(Collected data)
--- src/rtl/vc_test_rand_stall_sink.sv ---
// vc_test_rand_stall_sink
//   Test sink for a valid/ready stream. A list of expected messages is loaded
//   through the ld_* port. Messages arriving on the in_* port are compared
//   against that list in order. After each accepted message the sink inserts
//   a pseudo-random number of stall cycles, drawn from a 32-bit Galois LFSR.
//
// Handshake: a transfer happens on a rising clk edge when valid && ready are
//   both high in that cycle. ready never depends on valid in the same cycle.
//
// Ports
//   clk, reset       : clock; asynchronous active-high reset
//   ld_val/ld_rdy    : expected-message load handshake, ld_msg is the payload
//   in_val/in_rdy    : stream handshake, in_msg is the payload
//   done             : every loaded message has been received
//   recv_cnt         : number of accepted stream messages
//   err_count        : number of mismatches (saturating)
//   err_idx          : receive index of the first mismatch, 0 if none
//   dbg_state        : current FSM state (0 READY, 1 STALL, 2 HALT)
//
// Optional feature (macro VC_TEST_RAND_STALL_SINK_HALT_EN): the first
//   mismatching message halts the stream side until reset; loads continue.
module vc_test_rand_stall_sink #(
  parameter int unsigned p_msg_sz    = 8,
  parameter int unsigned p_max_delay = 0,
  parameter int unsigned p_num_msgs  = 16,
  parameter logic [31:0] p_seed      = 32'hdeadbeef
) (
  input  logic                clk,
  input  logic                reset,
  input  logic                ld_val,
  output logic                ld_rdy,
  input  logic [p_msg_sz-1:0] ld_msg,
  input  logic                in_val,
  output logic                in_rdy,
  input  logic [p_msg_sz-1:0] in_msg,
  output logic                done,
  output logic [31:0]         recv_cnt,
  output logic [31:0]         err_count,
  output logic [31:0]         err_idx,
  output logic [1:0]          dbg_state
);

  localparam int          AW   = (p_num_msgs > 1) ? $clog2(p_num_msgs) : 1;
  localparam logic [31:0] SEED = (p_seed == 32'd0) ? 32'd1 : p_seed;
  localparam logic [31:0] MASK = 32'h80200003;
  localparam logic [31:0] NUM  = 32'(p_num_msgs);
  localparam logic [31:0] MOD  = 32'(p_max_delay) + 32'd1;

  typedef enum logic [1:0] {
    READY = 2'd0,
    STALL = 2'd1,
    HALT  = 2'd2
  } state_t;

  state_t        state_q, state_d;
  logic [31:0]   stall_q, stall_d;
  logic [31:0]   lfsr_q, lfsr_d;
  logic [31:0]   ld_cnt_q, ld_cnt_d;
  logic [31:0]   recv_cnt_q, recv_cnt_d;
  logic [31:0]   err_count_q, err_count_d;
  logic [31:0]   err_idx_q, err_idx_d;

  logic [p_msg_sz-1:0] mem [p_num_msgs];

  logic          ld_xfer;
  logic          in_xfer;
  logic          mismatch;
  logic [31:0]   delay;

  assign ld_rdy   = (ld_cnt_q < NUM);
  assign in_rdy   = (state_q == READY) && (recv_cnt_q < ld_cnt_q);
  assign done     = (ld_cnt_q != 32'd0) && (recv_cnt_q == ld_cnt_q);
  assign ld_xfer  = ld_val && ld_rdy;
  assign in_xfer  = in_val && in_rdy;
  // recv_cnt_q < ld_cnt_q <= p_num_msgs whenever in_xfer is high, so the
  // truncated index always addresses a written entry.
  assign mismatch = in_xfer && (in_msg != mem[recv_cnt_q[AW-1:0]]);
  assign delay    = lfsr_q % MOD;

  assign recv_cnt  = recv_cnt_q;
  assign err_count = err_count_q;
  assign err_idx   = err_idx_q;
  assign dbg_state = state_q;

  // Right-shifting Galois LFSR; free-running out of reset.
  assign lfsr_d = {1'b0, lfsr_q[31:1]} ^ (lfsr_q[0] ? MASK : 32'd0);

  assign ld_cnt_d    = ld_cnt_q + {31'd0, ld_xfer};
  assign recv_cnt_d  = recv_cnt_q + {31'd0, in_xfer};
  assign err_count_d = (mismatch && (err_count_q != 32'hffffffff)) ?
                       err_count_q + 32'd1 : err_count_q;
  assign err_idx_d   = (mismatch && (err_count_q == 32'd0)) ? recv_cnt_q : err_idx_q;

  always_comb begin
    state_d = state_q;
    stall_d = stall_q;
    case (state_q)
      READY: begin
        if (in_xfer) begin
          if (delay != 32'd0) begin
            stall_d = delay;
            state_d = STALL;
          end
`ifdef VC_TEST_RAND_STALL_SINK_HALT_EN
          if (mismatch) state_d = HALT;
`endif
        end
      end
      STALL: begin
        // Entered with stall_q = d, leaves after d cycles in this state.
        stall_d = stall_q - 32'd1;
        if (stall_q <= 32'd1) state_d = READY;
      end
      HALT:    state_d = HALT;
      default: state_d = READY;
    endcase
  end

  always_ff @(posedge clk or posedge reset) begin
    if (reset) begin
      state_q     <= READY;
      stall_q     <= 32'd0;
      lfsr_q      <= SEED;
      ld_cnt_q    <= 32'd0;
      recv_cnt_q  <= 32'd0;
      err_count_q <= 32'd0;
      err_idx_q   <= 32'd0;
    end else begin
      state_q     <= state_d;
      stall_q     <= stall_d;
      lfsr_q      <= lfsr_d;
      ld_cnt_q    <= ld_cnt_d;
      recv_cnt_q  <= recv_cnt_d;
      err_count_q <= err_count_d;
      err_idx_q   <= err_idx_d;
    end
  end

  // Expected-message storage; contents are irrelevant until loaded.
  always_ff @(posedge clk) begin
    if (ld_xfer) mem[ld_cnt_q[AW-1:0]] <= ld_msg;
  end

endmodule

Your goal. Copy exactly the stretch of data above from the line with "output logic [1:0]" through the line with "assign err_count_d = (mismatch", and omit all other lines.

Solution below.
  output logic [1:0]          dbg_state
);

  localparam int          AW   = (p_num_msgs > 1) ? $clog2(p_num_msgs) : 1;
  localparam logic [31:0] SEED = (p_seed == 32'd0) ? 32'd1 : p_seed;
  localparam logic [31:0] MASK = 32'h80200003;
  localparam logic [31:0] NUM  = 32'(p_num_msgs);
  localparam logic [31:0] MOD  = 32'(p_max_delay) + 32'd1;

  typedef enum logic [1:0] {
    READY = 2'd0,
    STALL = 2'd1,
    HALT  = 2'd2
  } state_t;

  state_t        state_q, state_d;
  logic [31:0]   stall_q, stall_d;
  logic [31:0]   lfsr_q, lfsr_d;
  logic [31:0]   ld_cnt_q, ld_cnt_d;
  logic [31:0]   recv_cnt_q, recv_cnt_d;
  logic [31:0]   err_count_q, err_count_d;
  logic [31:0]   err_idx_q, err_idx_d;

  logic [p_msg_sz-1:0] mem [p_num_msgs];

  logic          ld_xfer;
  logic          in_xfer;
  logic          mismatch;
  logic [31:0]   delay;

  assign ld_rdy   = (ld_cnt_q < NUM);
  assign in_rdy   = (state_q == READY) && (recv_cnt_q < ld_cnt_q);
  assign done     = (ld_cnt_q != 32'd0) && (recv_cnt_q == ld_cnt_q);
  assign ld_xfer  = ld_val && ld_rdy;
  assign in_xfer  = in_val && in_rdy;
  // recv_cnt_q < ld_cnt_q <= p_num_msgs whenever in_xfer is high, so the
  // truncated index always addresses a written entry.
  assign mismatch = in_xfer && (in_msg != mem[recv_cnt_q[AW-1:0]]);
  assign delay    = lfsr_q % MOD;

  assign recv_cnt  = recv_cnt_q;
  assign err_count = err_count_q;
  assign err_idx   = err_idx_q;
  assign dbg_state = state_q;

  // Right-shifting Galois LFSR; free-running out of reset.
  assign lfsr_d = {1'b0, lfsr_q[31:1]} ^ (lfsr_q[0] ? MASK : 32'd0);

  assign ld_cnt_d    = ld_cnt_q + {31'd0, ld_xfer};
  assign recv_cnt_d  = recv_cnt_q + {31'd0, in_xfer};
  assign err_count_d = (mismatch && (err_count_q != 32'hffffffff)) ?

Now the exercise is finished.